2022年04月27日 公開 2022年05月09日 更新

 

まずは「自らの身に引き合わせて考える」

世界は密接に関係しています。新型コロナウィルスのパンデミックしかり、ロシアのウクライナ侵攻しかり、他国で起こる出来事は、自国の政治経済、私たちの個々の生活や人生にも大きく影響します。

どんな戦争も、国家から始まるのではありません。
個人の「信念・選択・意思決定」から始まり、集団に影響を与え、世界へ広がっていくのです。

どんな平和も、国家から始まるのではありません。
個人の「信念・選択・意思決定」から始まり、集団に影響を与え、世界へ広がっていくのです。

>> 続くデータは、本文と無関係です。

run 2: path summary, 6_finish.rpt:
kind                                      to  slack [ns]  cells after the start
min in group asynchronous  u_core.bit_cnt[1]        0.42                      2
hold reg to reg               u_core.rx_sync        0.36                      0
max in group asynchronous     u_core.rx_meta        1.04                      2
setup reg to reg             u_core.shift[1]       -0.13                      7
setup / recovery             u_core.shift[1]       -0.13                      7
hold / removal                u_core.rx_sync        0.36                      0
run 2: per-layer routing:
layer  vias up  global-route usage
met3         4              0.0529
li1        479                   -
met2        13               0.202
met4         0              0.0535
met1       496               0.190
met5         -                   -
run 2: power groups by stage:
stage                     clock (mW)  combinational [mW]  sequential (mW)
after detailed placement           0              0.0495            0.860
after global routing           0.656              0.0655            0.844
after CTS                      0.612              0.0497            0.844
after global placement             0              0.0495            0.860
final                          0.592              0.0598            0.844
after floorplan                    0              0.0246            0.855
File: src/rtl/shift_sequencer.sv
// shift_sequencer: multi-cycle controller for the LC-3b SHF datapath
// (LSHF, RSHFL, RSHFA). It accepts one request over valid/ready, shifts a
// 16-bit accumulator by at most STEP bits per cycle and holds the result
// until the consumer takes it.
//
// Handshake: a transfer happens on a rising edge where valid and ready are
// both high. in_ready is high only in IDLE, and never while reset is high.
// out_valid is high only in DONE. Once out_valid is high, out_data stays
// stable until the consumer takes the result.
//
// Optional build macro SHF_SEQ_ZERO_BYPASS_EN: when defined, a request with
// a zero amount goes directly from IDLE to DONE and skips the SHIFT cycle.
// The current state is visible on dbg_state (0=IDLE, 1=SHIFT, 2=DONE).
module shift_sequencer #(
  parameter int STEP = 4
) (
  input  logic        clk,
  input  logic        reset,
  input  logic        in_valid,
  output logic        in_ready,
  input  logic [15:0] in_data,
  input  logic [3:0]  in_amt,
  input  logic [1:0]  in_op,
  output logic        out_valid,
  input  logic        out_ready,
  output logic [15:0] out_data,
  output logic        busy,
  output logic [1:0]  dbg_state
);

  typedef enum logic [1:0] {
    S_IDLE  = 2'd0,
    S_SHIFT = 2'd1,
    S_DONE  = 2'd2
  } state_t;

  localparam logic [3:0] STEP_W = 4'(STEP);

  localparam logic [1:0] OP_LSHF  = 2'b00;
  localparam logic [1:0] OP_RSHFL = 2'b01;
  localparam logic [1:0] OP_RSHFA = 2'b11;

  state_t      r_state;
  logic [15:0] r_acc;
  logic [3:0]  r_rem;
  logic [1:0]  r_op;
  logic [15:0] r_out_data;

  logic [3:0]  w_step;
  logic [3:0]  w_rem_next;
  logic [15:0] w_acc_next;
  logic        w_bypass;

  // This cycle's shift distance is the smaller of the remaining amount and STEP.
  // Because step never exceeds rem, the remaining amount cannot underflow.
  assign w_step     = (r_rem < STEP_W) ? r_rem : STEP_W;
  assign w_rem_next = r_rem - w_step;

`ifdef SHF_SEQ_ZERO_BYPASS_EN
  assign w_bypass = (in_amt == 4'd0);
`else
  assign w_bypass = 1'b0;
`endif

  // Next accumulator value for one SHIFT cycle. A reserved op leaves it unchanged.
  always_comb begin
    w_acc_next = r_acc;
    case (r_op)
      OP_LSHF:  w_acc_next = r_acc << w_step;
      OP_RSHFL: w_acc_next = r_acc >> w_step;
      OP_RSHFA: w_acc_next = $signed(r_acc) >>> w_step;
      default:  w_acc_next = r_acc;
    endcase
  end

  // Control FSM, datapath registers and the held result register.
  always_ff @(posedge clk) begin
    if (reset) begin
      r_state    <= S_IDLE;
      r_acc      <= 16'h0000;
      r_rem      <= 4'd0;
      r_op       <= 2'b00;
      r_out_data <= 16'h0000;
    end else begin
      case (r_state)
        S_IDLE: begin
          if (in_valid) begin
            r_acc <= in_data;
            r_rem <= in_amt;
            r_op  <= in_op;
            if (w_bypass) begin
              r_out_data <= in_data;
              r_state    <= S_DONE;
            end else begin
              r_state <= S_SHIFT;
            end
          end
        end
        S_SHIFT: begin
          r_acc <= w_acc_next;
          r_rem <= w_rem_next;
          if (w_rem_next == 4'd0) begin
            r_out_data <= w_acc_next;
            r_state    <= S_DONE;
          end
        end
        S_DONE: begin
          if (out_ready) begin
            r_state <= S_IDLE;
          end
        end
        default: r_state <= S_IDLE;
      endcase
    end
  end

  assign in_ready  = (r_state == S_IDLE) && !reset;
  assign out_valid = (r_state == S_DONE);
  assign busy      = (r_state == S_SHIFT) || (r_state == S_DONE);
  assign out_data  = r_out_data;
  assign dbg_state = r_state;

endmodule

「お金」を幸福へのカギだと信じて、破壊と殺戮の道を歩むのか。
「人格を高めること」「道徳を修めること」を幸福へのカギだと信じて、平和と幸福の道を歩むのか。

ブッダは、

『全てのものは暴力に怯える。すべての生き物にとって、
生命は愛しい。自からの身に引き比べて、殺してはならない。
殺させてはならない。』【法句経・130】

『自らが幸せになろうと思って そのために、幸せを求めている他人に
暴力でもって害するならば、その人は幸せを得られない』【法句経・131】

と教えられました。

命の大切さを、ああだこうだ議論する必要はありません。ブッダの言う通り、「自らの身に引き比べて」考えてみれば、誰にでも答えは明確なはずです。

どんな国家であれ、人間の集まりであることに変わりはありません。

肌の色の違いはあれ、文化の違いはあれ、宗教の違いはあれ、安全に、幸福に暮らしたいと願う個人の集まりであることに変わりはありません。

人間が幸福に生きるための条件を「お金」だと信じている限り、世界に平和は訪れません。

人間が真に幸福に生きるための条件を「人格の成長」だと理解し、努力しない限り、世界に平和は訪れません。

そして人格は、他の生命の痛みを、他の命の苦しみを、他の命の叫びを「自らの身に引き合わせて考える」ことによってしか、成長しないのです。

 

【大愚元勝(たいぐげんしょう)】

佛心宗 大叢山 福厳寺住職。株式会社慈光マネジメント代表取締役。慈光グループ会長。僧名「大愚」は、大バカ者=何にもとらわれない自由な境地に達した者の意。駒澤大学、曹洞宗大本山総持寺を経て、愛知学院大学大学院にて文学修士を取得。僧侶、事業家、作家・講演家、セラピスト、空手家と5つの顔を持ち、「僧にあらず俗にあらず」を体現する異色の僧侶。

HPにて「お悩み相談」を受け付けているほか、YouTubeチャンネル「大愚和尚の一問一答」で国内外から寄せられた相談にも対応する。著書『苦しみの手放し方』(ダイヤモンド社)、『最後にあなたを救う禅語』(扶桑社)、『人生が確実に変わる 大愚和尚の答え』(飛鳥新社)など。